Find the equation of a tangent line to the curve y=e^(x^2) that also passes through the point (1,0).
Thanks in advance !
wow this was all so useless...
y=e^(x^2)
dy/dx = 2x(e^(x^2))
when x = 1, dy/dx = 2(e^1) = 2e
so you now have the slope, m = 2e and a point (1,1)
use your usual way to find the equation of the straight line.
Thanks !
y = m x + b
when y = 0, x=1
so b = -m
that m is the slope where they hit
slope of curve = dy/dx = 2x e^(x^2) = m = -b at crash
at that point
y = m x - m
and y = e^(x^2) = m x - m
and
m = 2 x e^(x^2)
so
e^(x^2) = 2 x^2 e^(x^2) - 2 x e^(x^2)
1 = 2 x^2 - 2 x
2 x^2 - 2 x - 1 =0
x = 1.366 for + root
m = 2 x e^(x^2) = 2.732 * 6.46 = 17.65
b = -17.65
They do not hit at (1,0)
or at (1,1)
as above, we want a line through (h,k) on the curve, and
2h^2-2h-1=0
h = (1+√3)/2
So now we have a slope m = e^h^2/(h-1) (x-1)
That gives us the line
y = e^((1+√3)/2)^2/( (1+√3)/2-1) (x-1)
See the graphs at
https://www.wolframalpha.com/input/?i=plot+y%3De%5E%28x%5E2%29%2C+y%3De%5E%28%281%2B%E2%88%9A3%29%2F2%29%5E2%2F%28+%281%2B%E2%88%9A3%29%2F2-1%29%28x-1%29
argggh
For these type of questions, I always told my students that the first thing they should do is test if the given point actually lies on the function.
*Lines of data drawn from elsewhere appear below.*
--- src/hdl/pldt_pkg.sv ---
// Package: shared types, constants and helpers of the path latency delta tracker.
`timescale 1ns / 1ps
`default_nettype none

package pldt_pkg;

    // Number of tracked paths and derived storage sizes
    localparam int NUM_PATHS = 8;
    localparam int PATH_W    = (NUM_PATHS > 1) ? $clog2(NUM_PATHS) : 1;
    localparam int MAT_DEPTH = NUM_PATHS * NUM_PATHS;
    localparam int MAT_AW    = (MAT_DEPTH > 1) ? $clog2(MAT_DEPTH) : 1;

    // Field widths
    localparam int PATH_IN_W = 8;
    localparam int TIME_W    = 64;
    localparam int SECS_W    = 32;
    localparam int USEC_W    = 20;
    localparam int DELTA_W   = 32;
    localparam int MAX_W     = 31;

    // Microseconds per second
    localparam logic [USEC_W-1:0] USEC_PER_SEC = 20'd1000000;

    // Sequencer states
    typedef enum logic [2:0] {
        ST_IDLE,
        ST_MUL,
        ST_ADD,
        ST_SUB,
        ST_ROW,
        ST_COL,
        ST_SCAN,
        ST_LAST
    } pldt_state_t;

    // Shared unit operations
    typedef enum logic [1:0] {
        ALU_MUL,
        ALU_ADD,
        ALU_SUB
    } alu_op_t;

    typedef struct packed {
        alu_op_t            op;
        logic [TIME_W-1:0]  a;
        logic [TIME_W-1:0]  b;
    } alu_req_t;

    typedef struct packed {
        logic [TIME_W-1:0]  result;
        logic               borrow;
    } alu_res_t;

    // Difference matrix write request
    typedef struct packed {
        logic               en;
        logic [MAT_AW-1:0]  addr;
        logic [DELTA_W-1:0] data;
    } dmem_wr_t;

    // Flat matrix address of entry [row][col]
    function automatic logic [MAT_AW-1:0] mat_addr(input logic [PATH_W-1:0] row,
                                                   input logic [PATH_W-1:0] col);
        logic [MAT_AW-1:0] base;
        base = MAT_AW'(row) * MAT_AW'(NUM_PATHS);
        return base + MAT_AW'(col);
    endfunction

endpackage

`default_nettype wire

--- src/hdl/pldt_alu.sv ---
// Shared arithmetic unit: constant multiply, add, and subtract with borrow.
`timescale 1ns / 1ps
`default_nettype none

module pldt_alu (
    input  wire pldt_pkg::alu_req_t req,
    output pldt_pkg::alu_res_t      res
);

    logic [51:0]                 prod;
    logic [pldt_pkg::TIME_W:0]   wide;

    // Scale seconds by one million
    assign prod = req.a[pldt_pkg::SECS_W-1:0] * pldt_pkg::USEC_PER_SEC;

    // Select the operation
    always_comb begin
        case (req.op)
            pldt_pkg::ALU_MUL: wide = {1'b0, 12'd0, prod};
            pldt_pkg::ALU_ADD: wide = {1'b0, req.a} + {1'b0, req.b};
            pldt_pkg::ALU_SUB: wide = {1'b0, req.a} - {1'b0, req.b};
            default:           wide = '0;
        endcase
    end

    assign res.result = wide[pldt_pkg::TIME_W-1:0];
    assign res.borrow = (req.op == pldt_pkg::ALU_SUB) ? wide[pldt_pkg::TIME_W] : 1'b0;

endmodule

`default_nettype wire

--- src/hdl/pldt_dmem.sv ---
// Difference matrix storage: one write port, one registered read port, per-entry valid bits.
`timescale 1ns / 1ps
`default_nettype none

module pldt_dmem (
    input  wire                                 aclk,
    input  wire                                 aresetn,
    input  wire pldt_pkg::dmem_wr_t             wr,
    input  wire [pldt_pkg::MAT_AW-1:0]          rd_addr,
    output logic [pldt_pkg::DELTA_W-1:0]        rd_data
);

    logic [pldt_pkg::DELTA_W-1:0] mem [pldt_pkg::MAT_DEPTH];
    logic [pldt_pkg::MAT_DEPTH-1:0] vld_reg;
    logic [pldt_pkg::DELTA_W-1:0] rd_mem_reg;
    logic                         rd_vld_reg;

    // Write entry and read port
    always_ff @(posedge aclk) begin
        if (wr.en) begin
            mem[wr.addr] <= wr.data;
        end
        rd_mem_reg <= mem[rd_addr];
    end

    // Track written entries; reset marks all as zero
    always_ff @(posedge aclk) begin
        if (!aresetn) begin
            vld_reg    <= '0;
            rd_vld_reg <= 1'b0;
        end else begin
            if (wr.en) begin
                vld_reg[wr.addr] <= 1'b1;
            end
            rd_vld_reg <= vld_reg[rd_addr];
        end
    end

    // Unwritten entries read as zero
    assign rd_data = rd_vld_reg ? rd_mem_reg : '0;

endmodule

`default_nettype wire

--- src/hdl/path_latency_delta_tracker_core.sv ---
// Top level: sequencer, path latency table and result register of the delta tracker.
// An item runs through the MUL, ADD and SUB steps, then a ROW and COL step per path, then a
// scan of every matrix entry; an out-of-range path skips the update walk.
// No new item is accepted until the result is loaded; the shared unit walks up to two matrix
// writes per path, then one matrix read per entry for the maximum.
// Reset clears all path latencies and the matrix valid bits at once; no clearing pass.
`timescale 1ns / 1ps
`default_nettype none

module path_latency_delta_tracker_core (
    input  wire         aclk,
    input  wire         aresetn,
    input  wire         s_tvalid,
    output logic        s_tready,
    input  wire [127:0] s_tdata,   // path_id, source_time_us, arrival_seconds, arrival_micros
    output logic        m_tvalid,
    input  wire         m_tready,
    output logic [95:0] m_tdata,   // latency_us, max_delta
    output logic        m_tuser    // path_ignored
);

    pldt_pkg::pldt_state_t state_reg, state_next;

    logic [pldt_pkg::PATH_IN_W-1:0] path_reg;
    logic [pldt_pkg::TIME_W-1:0]    src_reg;
    logic [pldt_pkg::SECS_W-1:0]    secs_reg;
    logic [pldt_pkg::USEC_W-1:0]    usec_reg;
    logic [pldt_pkg::TIME_W-1:0]    acc_reg;
    logic [pldt_pkg::MAX_W-1:0]     best_reg;
    logic [pldt_pkg::PATH_W-1:0]    idx_reg;
    logic [pldt_pkg::MAT_AW-1:0]    scan_reg;
    logic                           cmp_en_reg;

    logic [pldt_pkg::TIME_W-1:0]    lat_tab [pldt_pkg::NUM_PATHS];

    logic                           out_valid_reg;
    logic [pldt_pkg::TIME_W-1:0]    out_lat_reg;
    logic [pldt_pkg::MAX_W-1:0]     out_max_reg;
    logic                           out_ign_reg;

    pldt_pkg::alu_req_t             alu_req;
    pldt_pkg::alu_res_t             alu_res;
    pldt_pkg::dmem_wr_t             mat_wr;
    logic [pldt_pkg::DELTA_W-1:0]   rd_data;

    logic                           accept;
    logic                           path_ok;
    logic [pldt_pkg::PATH_W-1:0]    p_idx;
    logic [pldt_pkg::TIME_W-1:0]    li;
    logic                           idx_last;
    logic                           scan_last;
    logic                           cmp_hit;
    logic                           out_load;
    logic                           lat_wr;

    assign accept    = s_tvalid && s_tready;
    assign path_ok   = path_reg < pldt_pkg::PATH_IN_W'(pldt_pkg::NUM_PATHS);
    assign p_idx     = path_reg[pldt_pkg::PATH_W-1:0];
    assign li        = lat_tab[idx_reg];
    assign idx_last  = idx_reg == pldt_pkg::PATH_W'(pldt_pkg::NUM_PATHS - 1);
    assign scan_last = scan_reg == pldt_pkg::MAT_AW'(pldt_pkg::MAT_DEPTH - 1);
    assign cmp_hit   = cmp_en_reg && alu_res.borrow && !rd_data[pldt_pkg::DELTA_W-1];

    pldt_alu u_alu (
        .req (alu_req),
        .res (alu_res)
    );

    pldt_dmem u_dmem (
        .aclk    (aclk),
        .aresetn (aresetn),
        .wr      (mat_wr),
        .rd_addr (scan_reg),
        .rd_data (rd_data)
    );

    // Next state
    always_comb begin
        state_next = state_reg;
        case (state_reg)
            pldt_pkg::ST_IDLE: begin
                if (accept) begin
                    state_next = pldt_pkg::ST_MUL;
                end
            end
            pldt_pkg::ST_MUL:  state_next = pldt_pkg::ST_ADD;
            pldt_pkg::ST_ADD:  state_next = pldt_pkg::ST_SUB;
            pldt_pkg::ST_SUB:  state_next = path_ok ? pldt_pkg::ST_ROW : pldt_pkg::ST_SCAN;
            pldt_pkg::ST_ROW:  state_next = pldt_pkg::ST_COL;
            pldt_pkg::ST_COL:  state_next = idx_last ? pldt_pkg::ST_SCAN : pldt_pkg::ST_ROW;
            pldt_pkg::ST_SCAN: begin
                if (scan_last) begin
                    state_next = pldt_pkg::ST_LAST;
                end
            end
            pldt_pkg::ST_LAST: begin
                if (out_load) begin
                    state_next = pldt_pkg::ST_IDLE;
                end
            end
            default:           state_next = pldt_pkg::ST_IDLE;
        endcase
    end

    // Control outputs and shared unit operands
    always_comb begin
        s_tready     = 1'b0;
        out_load     = 1'b0;
        lat_wr       = 1'b0;
        alu_req.op   = pldt_pkg::ALU_SUB;
        alu_req.a    = {{(pldt_pkg::TIME_W - pldt_pkg::MAX_W){1'b0}}, best_reg};
        alu_req.b    = {{(pldt_pkg::TIME_W - pldt_pkg::DELTA_W){1'b0}}, rd_data};
        mat_wr.en    = 1'b0;
        mat_wr.addr  = pldt_pkg::mat_addr(p_idx, idx_reg);
        mat_wr.data  = alu_res.result[pldt_pkg::DELTA_W-1:0];
        case (state_reg)
            pldt_pkg::ST_IDLE: s_tready = 1'b1;
            pldt_pkg::ST_MUL: begin
                alu_req.op = pldt_pkg::ALU_MUL;
                alu_req.a  = {{(pldt_pkg::TIME_W - pldt_pkg::SECS_W){1'b0}}, secs_reg};
            end
            pldt_pkg::ST_ADD: begin
                alu_req.op = pldt_pkg::ALU_ADD;
                alu_req.a  = acc_reg;
                alu_req.b  = {{(pldt_pkg::TIME_W - pldt_pkg::USEC_W){1'b0}}, usec_reg};
            end
            pldt_pkg::ST_SUB: begin
                alu_req.a = acc_reg;
                alu_req.b = src_reg;
                lat_wr    = path_ok;
            end
            pldt_pkg::ST_ROW: begin
                alu_req.a = acc_reg;
                alu_req.b = li;
                mat_wr.en = li != '0;
            end
            pldt_pkg::ST_COL: begin
                alu_req.a   = li;
                alu_req.b   = acc_reg;
                mat_wr.en   = li != '0;
                mat_wr.addr = pldt_pkg::mat_addr(idx_reg, p_idx);
            end
            pldt_pkg::ST_SCAN: ;
            pldt_pkg::ST_LAST: out_load = !out_valid_reg || m_tready;
            default: ;
        endcase
    end

    // Sequencer control registers
    always_ff @(posedge aclk) begin
        if (!aresetn) begin
            state_reg     <= pldt_pkg::ST_IDLE;
            out_valid_reg <= 1'b0;
        end else begin
            state_reg <= state_next;
            if (out_load) begin
                out_valid_reg <= 1'b1;
            end else if (m_tready) begin
                out_valid_reg <= 1'b0;
            end
        end
    end

    // Path latency table; reset marks every path empty
    always_ff @(posedge aclk) begin
        if (!aresetn) begin
            for (int k = 0; k < pldt_pkg::NUM_PATHS; k++) begin
                lat_tab[k] <= '0;
            end
        end else if (lat_wr) begin
            lat_tab[p_idx] <= alu_res.result;
        end
    end

    // Datapath: capture item, hold accumulator, advance counters, track maximum
    always_ff @(posedge aclk) begin
        case (state_reg)
            pldt_pkg::ST_IDLE: begin
                if (accept) begin
                    path_reg <= s_tdata[7:0];
                    src_reg  <= s_tdata[71:8];
                    secs_reg <= s_tdata[103:72];
                    usec_reg <= s_tdata[123:104];
                end
                best_reg   <= '0;
                idx_reg    <= '0;
                scan_reg   <= '0;
                cmp_en_reg <= 1'b0;
            end
            pldt_pkg::ST_MUL, pldt_pkg::ST_ADD, pldt_pkg::ST_SUB: begin
                acc_reg <= alu_res.result;
            end
            pldt_pkg::ST_COL: begin
                idx_reg <= idx_reg + 1'b1;
            end
            pldt_pkg::ST_SCAN: begin
                cmp_en_reg <= 1'b1;
                if (cmp_hit) begin
                    best_reg <= rd_data[pldt_pkg::MAX_W-1:0];
                end
                if (!scan_last) begin
                    scan_reg <= scan_reg + 1'b1;
                end
            end
            pldt_pkg::ST_LAST: begin
                if (cmp_hit) begin
                    best_reg <= rd_data[pldt_pkg::MAX_W-1:0];
                end
            end
            default: ;
        endcase
    end

    // Result register
    always_ff @(posedge aclk) begin
        if (out_load) begin
            out_lat_reg <= acc_reg;
            out_max_reg <= cmp_hit ? rd_data[pldt_pkg::MAX_W-1:0] : best_reg;
            out_ign_reg <= !path_ok;
        end
    end

    assign m_tvalid = out_valid_reg;
    assign m_tdata  = {1'b0, out_max_reg, out_lat_reg};
    assign m_tuser  = out_ign_reg;

endmodule

`default_nettype wire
I did not do that, and the point (1,0) was not on y = e^(x^2).
Looks like oobleck, our dependable tutor saw that.
My bad!
I'm a bit stuck on the same problem. I'm not sure how to solve it bc (1,0) isn't on the graph of y.
If the point (1,0) is not on the graph of y=e^(x^2), then there does not exist a tangent line passing through that point.
However, we can still find the closest point on the graph to the point (1,0), and then find the tangent line at that point.
To do this, we need to minimize the distance between the point (1,0) and a point on the curve y=e^(x^2).
The distance formula between two points (x1,y1) and (x2,y2) is given by:
d = sqrt((x2-x1)^2 + (y2-y1)^2)
So, we want to minimize:
d = sqrt((x-e)^2 + (e^(x^2))^2)
where (e,1) is a point on the tangent line to the graph y=e^(x^2) at the point (x,e^(x^2)).
To do this, we take the derivative of d with respect to x and set it equal to 0:
d' = (x-e) / sqrt((x-e)^2 + (e^(x^2))^2) + 2x e^(x^2) = 0
Solving for x will give us the x-coordinate of the closest point on the graph to (1,0). We can then find the y-coordinate and the slope of the tangent line at that point.